- Born: 1972 (age 53–54)
- Website: www.marksheeky.com

= Mark Sheeky =

British Artist

Mark Sheeky (born 1972) is a Cheshire-based British artist, computer game developer, music artist, and author.

From childhood Sheeky designed and developed computer games, and began painting in 2004.

In 2010, he donated the 2008 painting "Two Roman Legionaries Discovering The God-King Albion Turned Into Stone" to the Grosvenor Museum collection, and won First Prize in the Grosvenor Art competition in 2012 for his work "The Paranoid Schizophrenia of Richard Dadd".

==Radio==
- ArtsLab (2016–2018)

==Books==

===As author===

- Sheeky, Mark (2012). "365 Universes"
- Sheeky, Mark (2015). "The Many Beautiful Worlds of Death"
- Sheeky, Mark (2018). "21st Century Surrealism"
- Sheeky, Mark (2018). "Deep Dark Light"

===As illustrator===

- Blake, William (2014). "Songs of Life"
- Edgeley, Deborah (2017). "Testing the Delicates"
- Blake, William (2018). "Songs of Innocence and of Experience"

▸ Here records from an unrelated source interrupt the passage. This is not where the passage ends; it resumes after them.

## src/rtl/ecc_mem_pkg.sv

```systemverilog
package ecc_mem_pkg;

  typedef enum logic [1:0] {
    ECC_OFF = 2'd0,
    ECC_PAR = 2'd1,
    ECC_SEC = 2'd2,
    ECC_DED = 2'd3
  } ecc_code_e;

  // Hamming check bits needed for k data bits
  function automatic int ham_r(input int k);
    int r;
    r = 1;
    while ((1 << r) < k + r + 1) r++;
    return r;
  endfunction

  // Total check bits a block carries under a given code
  function automatic int chk_w(input ecc_code_e c, input int k);
    case (c)
      ECC_OFF: return 0;
      ECC_PAR: return 1;
      ECC_SEC: return ham_r(k);
      default: return ham_r(k) + 1;
    endcase
  endfunction

  // Hamming position (1-based, powers of two reserved) of data bit i
  function automatic int ham_pos(input int i);
    int p;
    int n;
    p = 2;
    n = -1;
    while (n < i) begin
      p++;
      if ((p & (p - 1)) != 0) n++;
    end
    return p;
  endfunction

endpackage

```

## src/rtl/ecc_blk_enc.sv

```systemverilog
module ecc_blk_enc
  import ecc_mem_pkg::*;
#(
  parameter ecc_code_e CODE = ECC_DED,
  parameter int        K    = 8
) (
  input  logic [K-1:0]                  data,
  output logic [K+chk_w(CODE,K)-1:0]    cw
);
  localparam int R = ham_r(K);

  function automatic logic [K-1:0] col_mask(input int j);
    logic [K-1:0] m;
    for (int i = 0; i < K; i++) m[i] = ((ham_pos(i) >> j) & 1) == 1;
    return m;
  endfunction

  generate
    if (CODE == ECC_OFF) begin : g_off
      assign cw = data;
    end else if (CODE == ECC_PAR) begin : g_par
      assign cw = {^data, data};
    end else begin : g_ham
      logic [R-1:0] h;
      for (genvar j = 0; j < R; j++) begin : g_col
        localparam logic [K-1:0] MJ = col_mask(j);
        assign h[j] = ^(data & MJ);
      end
      if (CODE == ECC_DED) begin : g_ded
        assign cw = {^{h, data}, h, data};
      end else begin : g_sec
        assign cw = {h, data};
      end
    end
  endgenerate
endmodule

```

## src/rtl/ecc_blk_dec.sv

```systemverilog
module ecc_blk_dec
  import ecc_mem_pkg::*;
#(
  parameter ecc_code_e CODE = ECC_DED,
  parameter int        K    = 8
) (
  input  logic [K+chk_w(CODE,K)-1:0]    cw,
  output logic [K-1:0]                  data,
  output logic                          sgl,
  output logic                          dbl
);
  localparam int R = ham_r(K);

  function automatic logic [K-1:0] col_mask(input int j);
    logic [K-1:0] m;
    for (int i = 0; i < K; i++) m[i] = ((ham_pos(i) >> j) & 1) == 1;
    return m;
  endfunction

  generate
    if (CODE == ECC_OFF) begin : g_off
      assign data = cw;
      assign sgl  = 1'b0;
      assign dbl  = 1'b0;
    end else if (CODE == ECC_PAR) begin : g_par
      assign data = cw[K-1:0];
      assign sgl  = 1'b0;
      assign dbl  = ^cw;
    end else begin : g_ham
      localparam bit DED = (CODE == ECC_DED);
      logic [R-1:0] syn;
      logic [K-1:0] flip;
      logic         odd;
      logic         hit;
      logic         inrange;
      logic         corr;

      for (genvar j = 0; j < R; j++) begin : g_col
        localparam logic [K-1:0] MJ = col_mask(j);
        assign syn[j] = cw[K+j] ^ (^(cw[K-1:0] & MJ));
      end

      if (DED) begin : g_odd
        assign odd = ^cw;
      end else begin : g_noodd
        assign odd = 1'b1;
      end

      assign hit     = |syn;
      assign inrange = int'(syn) <= (K + R);
      assign corr    = hit && odd && inrange;
      assign sgl     = corr || (DED && !hit && odd);
      assign dbl     = hit && !(odd && inrange);

      for (genvar i = 0; i < K; i++) begin : g_flip
        localparam int P = ham_pos(i);
        assign flip[i] = corr && (int'(syn) == P);
      end
      assign data = cw[K-1:0] ^ flip;
    end
  endgenerate
endmodule

```

## src/rtl/ecc_sat_cnt.sv

```systemverilog
module ecc_sat_cnt #(
  parameter int W  = 8,
  parameter int AW = 1
) (
  input  logic          clk,
  input  logic          rst_n,
  input  logic [AW-1:0] amt,
  output logic [W-1:0]  cnt
);
  localparam int SW = ((W > AW) ? W : AW) + 1;
  localparam logic [SW-1:0] TOP = {{(SW-W){1'b0}}, {W{1'b1}}};

  logic [SW-1:0] sum;
  assign sum = SW'(cnt) + SW'(amt);

  always_ff @(posedge clk) begin
    if (!rst_n) cnt <= '0;
    else        cnt <= (sum > TOP) ? '1 : sum[W-1:0];
  end

  p_sat_hold_r8: assert property (@(posedge clk) disable iff (!rst_n)
    (cnt == '1) |=> (cnt == '1));

  p_idle_stable_r9: assert property (@(posedge clk) disable iff (!rst_n)
    (amt == '0) |=> $stable(cnt));
endmodule

```

## src/rtl/ecc_row_mem.sv

```systemverilog
module ecc_row_mem
  import ecc_mem_pkg::*;
#(
  parameter ecc_code_e CODE        = ECC_DED,
  parameter int        DEPTH       = 8,
  parameter int        WORDS       = 2,
  parameter int        WORD_W      = 16,
  parameter int        BLK_W       = 8,
  parameter bit        INTERLEAVE  = 1'b1,
  parameter bit        SINGLE_PORT = 1'b0,
  parameter int        CNT_W       = 8,
  localparam int       AW          = $clog2(DEPTH),
  localparam int       ROW_W       = WORDS * WORD_W,
  localparam int       NBLK        = WORDS * (WORD_W / BLK_W),
  localparam int       PHY_W       = NBLK * (BLK_W + chk_w(CODE, BLK_W))
) (
  input  logic              clk,
  input  logic              rst_n,
  input  logic              wr_valid,
  output logic              wr_ready,
  input  logic [AW-1:0]     wr_addr,
  input  logic [ROW_W-1:0]  wr_data,
  input  logic [WORDS-1:0]  wr_mask,
  input  logic [PHY_W-1:0]  wr_inj,
  input  logic              rd_valid,
  output logic              rd_ready,
  input  logic [AW-1:0]     rd_addr,
  input  logic              rd_kill,
  output logic              rsp_valid,
  output logic [ROW_W-1:0]  rsp_data,
  output logic              rsp_serr,
  output logic              rsp_derr,
  output logic              fix_valid,
  output logic [AW-1:0]     fix_addr,
  output logic [ROW_W-1:0]  fix_data,
  output logic [WORDS-1:0]  fix_words,
  output logic [CNT_W-1:0]  cnt_serr,
  output logic [CNT_W-1:0]  cnt_derr,
  output logic [CNT_W-1:0]  cnt_rd,
  output logic [CNT_W-1:0]  cnt_wr,
  output logic [CNT_W-1:0]  cnt_fix
);
  localparam int BPW = WORD_W / BLK_W;
  localparam int CW  = BLK_W + chk_w(CODE, BLK_W);
  localparam int FW  = $clog2(NBLK + 1);

  logic [PHY_W-1:0] mem [DEPTH];
  logic [PHY_W-1:0] enc_log, enc_phy;
  logic [PHY_W-1:0] en_log, en_phy;
  logic [PHY_W-1:0] raw_q, raw_log;
  logic [ROW_W-1:0] cor_row;
  logic [NBLK-1:0]  blk_sgl, blk_dbl;
  logic [AW-1:0]    rd_addr_q;
  logic             rd_pend;
  logic             wr_fire, rd_fire;
  logic [FW-1:0]    fix_amt;

  // request side handshakes
  assign wr_ready = 1'b1;
  generate
    if (SINGLE_PORT) begin : g_sp
      assign rd_ready = !wr_valid;
    end else begin : g_dp
      assign rd_ready = 1'b1;
    end
  endgenerate
  assign wr_fire = wr_valid && wr_ready;
  assign rd_fire = rd_valid && rd_ready;

  // per-block coding and the logical-to-physical bit map
  generate
    for (genvar b = 0; b < NBLK; b++) begin : g_blk
      ecc_blk_enc #(.CODE(CODE), .K(BLK_W)) u_enc (
        .data (wr_data[b*BLK_W +: BLK_W]),
        .cw   (enc_log[b*CW +: CW])
      );
      ecc_blk_dec #(.CODE(CODE), .K(BLK_W)) u_dec (
        .cw   (raw_log[b*CW +: CW]),
        .data (cor_row[b*BLK_W +: BLK_W]),
        .sgl  (blk_sgl[b]),
        .dbl  (blk_dbl[b])
      );
      assign en_log[b*CW +: CW] = {CW{wr_mask[b / BPW]}};
      for (genvar j = 0; j < CW; j++) begin : g_bit
        localparam int PHY = INTERLEAVE ? (j * NBLK + b) : (b * CW + j);
        assign enc_phy[PHY]     = enc_log[b*CW + j];
        assign en_phy[PHY]      = en_log[b*CW + j];
        assign raw_log[b*CW + j] = raw_q[PHY];
      end
    end
  endgenerate

  // storage: bit-enabled merge on write, registered read (read-first)
  always_ff @(posedge clk) begin
    if (wr_fire)
      mem[wr_addr] <= (mem[wr_addr] & ~en_phy) | ((enc_phy ^ wr_inj) & en_phy);
    if (rd_fire) begin
      raw_q     <= mem[rd_addr];
      rd_addr_q <= rd_addr;
    end
  end

  always_ff @(posedge clk) begin
    if (!rst_n) rd_pend <= 1'b0;
    else        rd_pend <= rd_fire;
  end

  // response and correction outputs
  assign rsp_valid = rd_pend && !rd_kill;
  assign rsp_data  = cor_row;
  assign rsp_serr  = rsp_valid && (|blk_sgl);
  assign rsp_derr  = rsp_valid && (|blk_dbl);
  assign fix_valid = rsp_serr && !rsp_derr;
  assign fix_addr  = rd_addr_q;
  assign fix_data  = cor_row;
  generate
    for (genvar w = 0; w < WORDS; w++) begin : g_fixw
      assign fix_words[w] = fix_valid && (|blk_sgl[w*BPW +: BPW]);
    end
  endgenerate
  assign fix_amt = rsp_valid ? FW'($countones(blk_sgl)) : '0;

  // statistics
  ecc_sat_cnt #(.W(CNT_W), .AW(1)) u_cnt_serr (
    .clk(clk), .rst_n(rst_n), .amt(rsp_serr), .cnt(cnt_serr));
  ecc_sat_cnt #(.W(CNT_W), .AW(1)) u_cnt_derr (
    .clk(clk), .rst_n(rst_n), .amt(rsp_derr), .cnt(cnt_derr));
  ecc_sat_cnt #(.W(CNT_W), .AW(1)) u_cnt_rd (
    .clk(clk), .rst_n(rst_n), .amt(rsp_valid), .cnt(cnt_rd));
  ecc_sat_cnt #(.W(CNT_W), .AW(1)) u_cnt_wr (
    .clk(clk), .rst_n(rst_n), .amt(wr_fire), .cnt(cnt_wr));
  ecc_sat_cnt #(.W(CNT_W), .AW(FW)) u_cnt_fix (
    .clk(clk), .rst_n(rst_n), .amt(fix_amt), .cnt(cnt_fix));

  p_rsp_latency_r1: assert property (@(posedge clk) disable iff (!rst_n)
    rsp_valid |-> $past(rd_valid && rd_ready));

  p_fix_addr_r6: assert property (@(posedge clk) disable iff (!rst_n)
    fix_valid |-> (fix_addr == $past(rd_addr)));

  p_kill_quiet_r7: assert property (@(posedge clk) disable iff (!rst_n)
    rd_kill |=> ($stable(cnt_rd) && $stable(cnt_serr) && $stable(cnt_derr) && $stable(cnt_fix)));

  p_wr_count_r9: assert property (@(posedge clk) disable iff (!rst_n)
    (wr_valid && wr_ready && (cnt_wr != '1)) |=> (cnt_wr == CNT_W'($past(cnt_wr) + 1'b1)));
endmodule

```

===As contributing author or illustrator===

- Various Authors (2014). "Hide It!"
- Various Authors (2015). "The Ball of the Future"
- Various Authors (2015). "Journeys Beyond"
- Kingsley, Nadia (2018). "Diversifly"

==Discography==

===Singles===
- 2018: House Of Glass, Cornutopia Music
- 2018: Masculinity Two, Cornutopia Music
- 2024: Gunstorm (collaboration with Tor James Faulkner), Cornutopia Music

===EP===
- 2017: Finnegans Judgement, Cornutopia Music
- 2018: A Walk In The Countryside, Cornutopia Music
- 2024: Gunstorm (collaboration with Tor James Faulkner), Cornutopia Music

===Albums===
- The Arcangel Soundtrack (2000), Cornutopia Music
- Synaesthesia (2002), REV Records
- The Incredible Journey (2002), Cornutopia Music
- The Spiral Staircase (Original) (2004), Cornutopia Music
- Animalia (2004), Pravda
- Flatspace (The Official Soundtrack) (2007), Cornutopia Music
- The Spiral Staircase (2008), Cornutopia Music
- The End And The Beginning (collaboration with Tor James Faulkner) (2009), Cornutopia Music
- The Twelve Seasons (2009), Cornutopia Music
- The Infinite Forest (2010), Cornutopia Music
- Once Upon A Time (2010), Cornutopia Music
- Pi (2010), Cornutopia Music
- Flatspace II (The Official Soundtrack) (2012), Cornutopia Music
- The Love Symphony (2012), Cornutopia Music
- Bites of Greatness (2013), Cornutopia Music
- Synaesthesia (2015), Cornutopia Music
- The Anatomy of Emotions (2016), Cornutopia Music
- Cycles & Shadows (2017), Cornutopia Music
- Genesis (2017), Cornutopia Music
- Tree Of Keys (2019), Cornutopia Music
- Music Of Poetic Objects (2019), Cornutopia Music

==Video games==
- Flatspace (2003), together with Andrew Williams, Cornutopia Software, released for Microsoft Windows. The player assumes the role of a spaceship captain. The game use 3D graphics with a top-down view and combines features from space trading simulators and action role-playing games. Play is open-ended: activities available include trading, missions, exploration, bounty hunting, space piracy, and police work. Game Tunnel rated Flatspace 9.5 out of 10, and were impressed with the tracking of every individual ship, found the battle with different scale ships to be "exhilarating" and the varied, open-ended gameplay to be enjoyable.
- Flatspace II: The Rise of the Scarrid (2005).
- Flatspace IIk: The Scarrid Dominion (2012).